T: Yeah we need to figure out how to work with that a little bit better.
M: To me it’s the packaging of it. It’s making content and entertainment in chapters, and the concept of seasons is something we’re pushing quite heavily now as we get into more of a seasonal structure with clear beginning and end points to content. That’ll help us organise updates in a way that’s easy to get into if you’re a player coming back to the game and have maybe missed parts of it. It provides good jumping in points.
You see this a lot in other forms of content like boxsets and the Marvel cinematic universe. It works well with RuneScape, as we’ve always released content updates regularly, and our players recognise the value of common updates as part of their monthly sub.
Why take this change in direction now? The idea of seasonal content has been around for a while now - is there something about the Elder God Wars that spurred on this change in strategy?
M: It’s been trial and error for us. In the past we’ve had epic plans and sometimes those have come out in pieces. If we do that right, and we’ve got these episodes that run through a season that can be effective. However, sometimes players can feel a bit frustrated that they’re not getting the whole thing in one go. So we needed to find a good way of presenting that kind of content, and the Elder God Wars having quests unlock one by one kept people coming back. It was all about keeping the right balance between the batch releases we had in the past and the style of updates we do now.
One hot-button topic among high-end players right now is Death Cost. I imagine it’s a major part of the game’s economy as a major gold sink, but is there any progress on addressing that?
T: We have a developer assigned to that now. So we’ll be announcing when we have something to ship on that matter. But as you say, it’s a complicated system and we have to be careful about what we change. Even what we say can have a knock on effect on the economy! If we announce something and change our minds, that can have a bad effect on people’s bank value.
M: That’s the sort of thing where we’d want to be very careful with how we address that - it affects so many systems. We need to analyse the data and move carefully. There is work happening, and it will be something we want to share with our player, explain what we’re doing and why we’re doing it.
I checked some of Jagex’s financial reports on Company House, and the expansion of the RuneScape IP has mentioned as one of your goals going forward. Can we expect to seeRuneScape on other platforms, or maybe in different genres?
M: I think it’s a bit of both. We’re always looking for ways to bring RuneScape to new audiences, whether that’s bringing it to parts of the world where we’ve not pushed heavily in the past, or new platforms where it seems to work well. The challenge for us is the nature of the game, which worked well on mobile! It doesn’t work so well on a joypad! So we’d have to make some drastic changes to the mechanics of the game and the control system to support console play.
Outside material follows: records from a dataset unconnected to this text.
--- config.mk ---
export PLATFORM = sky130hd
export DESIGN_NAME = day_count_year_fraction
export DESIGN_NICKNAME = d
export VERILOG_FILES = /design/src/hw/rtl/dcyf_pkg.sv /design/src/hw/rtl/dcyf_count.sv /design/src/hw/rtl/dcyf_frac.sv /design/src/hw/rtl/day_count_year_fraction.sv
export SDC_FILE = /design/constraint.sdc
export NUM_CORES = 2
export LEC_CHECK = 0
export ABC_CLOCK_PERIOD_IN_PS = 10850
export CAP_MARGIN = 15
export CORE_UTILIZATION = 52
export CTS_CLUSTER_DIAMETER = 150
export DETAILED_ROUTE_END_ITERATION = 16
export DONT_BUFFER_PORTS = 1
export HOLD_SLACK_MARGIN = 0.1
export PLACE_DENSITY = 0.7
export SLEW_MARGIN = 0
export SYNTH_ARGS = -nofsm -noshare
export SYNTH_HDL_FRONTEND = slang
export SYNTH_SLANG_ARGS = --single-unit
--- constraint.sdc ---
create_clock -name i_clk -period 10.85 [get_ports i_clk]
set_input_delay 2.17 -clock i_clk [delete_from_list [all_inputs] [get_ports i_clk]]
set_output_delay 2.17 -clock i_clk [all_outputs]
set_load 0.005 [all_outputs]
Our vision is to bring the game to as many people as we can, although that doesn’t necessarily mean bringing it to every platform that exists because it might just not work. Saying that, we’re always looking for ways to expand the RuneScape IP. That could be with more games that use the game’s lore, the franchise and the world of Gilanoor. There’s nothing we can announce on that front just yet, but we’re always looking for opportunities there.
Of course you’ve also got the Jagex publishing arm of the company which has gone out and supported the release of a few games at this point. I imagine that would be a tool you’d use for that expansion right?
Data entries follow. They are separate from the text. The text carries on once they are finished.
--- config.mk ---
export PLATFORM = sky130hd
export DESIGN_NAME = hlv_decay_pipe
export DESIGN_NICKNAME = d
export VERILOG_FILES = /design/src/rtl/hlv_pkg.sv /design/src/rtl/hlv_decay_pipe.sv
export SDC_FILE = /design/constraint.sdc
export NUM_CORES = 1
export LEC_CHECK = 0
export ABC_AREA = 1
export BUFFER_PORTS_ARGS = -buffer_cell sky130_fd_sc_hd__buf_2
export CAP_MARGIN = 0
export CORE_AREA = 8 8 274 144
export DETAILED_ROUTE_END_ITERATION = 8
export DIE_AREA = 0 0 282 152
export PLACE_DENSITY = 0.93
export SLEW_MARGIN = 20
export SYNTH_ARGS = -nofsm -noshare
export SYNTH_HDL_FRONTEND = slang
export SYNTH_SLANG_ARGS = --single-unit
--- constraint.sdc ---
create_clock -name clk -period 10.6 [get_ports clk]
set_input_delay 2.12 -clock clk [delete_from_list [all_inputs] [get_ports clk]]
set_output_delay 2.12 -clock clk [all_outputs]
set_load 0.01 [all_outputs]
--- src/rtl/hlv_pkg.sv ---
// Shared constants, types and state codes for the Hough line vote block.
`timescale 1ns / 1ps
package hlv_pkg;

  localparam int MAX_ROWS = 16;
  localparam int MAX_COLS = 16;
  localparam int SUBSTEPS = 10;
  localparam int SPAN     = MAX_ROWS * SUBSTEPS;
  localparam int DEPTH    = SPAN * SPAN;
  localparam int AW       = $clog2(DEPTH);
  localparam int KB_W     = $clog2(DEPTH + 1);
  localparam int LW       = $clog2(SPAN + 1);
  localparam int VW       = LW + 2;
  localparam int RW       = $clog2(MAX_ROWS + 1);
  localparam int TOT_W    = 32;
  localparam int VAL_W    = 16;
  localparam int DF_W     = 17;
  localparam int PROD_W   = TOT_W + DF_W;
  localparam int FRAC_W   = 16;
  localparam int PADDR_W  = 3;
  localparam int PDATA_W  = 32;

  typedef enum logic {
    REG_DECAY = 1'b0,
    REG_ROWS  = 1'b1
  } hlv_reg_t;

  typedef enum logic [2:0] {
    ST_INIT_CLEAR,
    ST_IDLE,
    ST_CLEAR,
    ST_DECAY,
    ST_DECAY_WAIT,
    ST_VOTE,
    ST_EMIT
  } hlv_state_t;

  typedef struct packed {
    logic [DF_W-1:0] decay_factor;
    logic [4:0]      rows_in_use;
  } hlv_cfg_t;

  typedef struct packed {
    logic          en;
    logic [AW-1:0] addr;
  } hlv_rd_t;

  typedef struct packed {
    logic             en;
    logic [AW-1:0]    addr;
    logic [TOT_W-1:0] data;
  } hlv_wr_t;

endpackage

--- src/rtl/hlv_decay_pipe.sv ---
// Decay pipeline: magnitude, scale by Q1.16 factor, restore sign, saturate.
`timescale 1ns / 1ps
module hlv_decay_pipe import hlv_pkg::*; (
  input  logic             clk,
  input  logic             rst_n,
  input  logic [DF_W-1:0]  decay_factor,
  input  hlv_rd_t          issue,
  input  logic [TOT_W-1:0] rd_data,
  output hlv_wr_t          wr,
  output logic             busy
);

  logic              s1_v_r, s2_v_r, s3_v_r;
  logic [AW-1:0]     s1_addr_r, s2_addr_r, s3_addr_r;
  logic              s2_neg_r, s3_neg_r;
  logic [TOT_W-1:0]  s2_mag_r;
  logic [PROD_W-1:0] s3_prod_r;
  logic              s1_neg;
  logic [TOT_W-1:0]  s1_mag;
  logic [TOT_W:0]    scaled;
  logic [TOT_W-1:0]  result;

  // read data lines up with stage 1
  assign s1_neg = rd_data[TOT_W-1];
  assign s1_mag = s1_neg ? (TOT_W'(0) - rd_data) : rd_data;

  always_ff @(posedge clk) begin
    if (!rst_n) begin
      s1_v_r <= 1'b0;
      s2_v_r <= 1'b0;
      s3_v_r <= 1'b0;
    end else begin
      s1_v_r <= issue.en;
      s2_v_r <= s1_v_r;
      s3_v_r <= s2_v_r;
    end
  end

  always_ff @(posedge clk) begin
    s1_addr_r <= issue.addr;
    s2_addr_r <= s1_addr_r;
    s2_neg_r  <= s1_neg;
    s2_mag_r  <= s1_mag;
    s3_addr_r <= s2_addr_r;
    s3_neg_r  <= s2_neg_r;
    s3_prod_r <= PROD_W'(s2_mag_r) * PROD_W'(decay_factor);
  end

  assign scaled = s3_prod_r[PROD_W-1:FRAC_W];

  always_comb begin
    if (s3_neg_r) begin
      if (scaled > (TOT_W+1)'(33'h0_8000_0000)) result = 32'h8000_0000;
      else                                      result = TOT_W'(0) - scaled[TOT_W-1:0];
    end else begin
      if (scaled > (TOT_W+1)'(33'h0_7FFF_FFFF)) result = 32'h7FFF_FFFF;
      else                                      result = scaled[TOT_W-1:0];
    end
  end

  assign wr.en   = s3_v_r;
  assign wr.addr = s3_addr_r;
  assign wr.data = result;
  assign busy    = s1_v_r || s2_v_r || s3_v_r;

endmodule

==> results of run 1 <==
## state kept, by name, summed over array words and instances, names as in the netlist
register and count:
s3_prod_r 33, s2_mag_r 32, s1_addr_r 15, s2_addr_r 15, s3_addr_r 15, s1_v_r 1, s2_neg_r 1, s2_v_r 1
s3_neg_r 1, s3_v_r 1
## per-layer routing
metal,share of wire,GRT usage,wire (microns),vias up
li1,-,-,-,8727
met5,0,0,0,-
met4,0.027,0.0979,1800,0
met1,0.39,0.452,26800,9295
met2,0.41,0.460,27800,1501
met3,0.17,0.136,11500,193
M: Absolutely. We’ve seen products like Melvor Idle which came from a self-taught indie dev who was this big RuneScape fan, and we’ve been able to bring that to the rest of the RuneScape community. There are more games that we’re looking at all the time, to see if they fit the Jagex publishing lineup.
T: We have the Steamforge stuff this year, I’ve been working with them. On your point on the RuneScape brand, they’ve been keen not to ship a generic fantasy boardgame with a RuneScape logo on it, we want to ship the RuneScape boardgame. So we’ve been working closely together to create a game that fits that.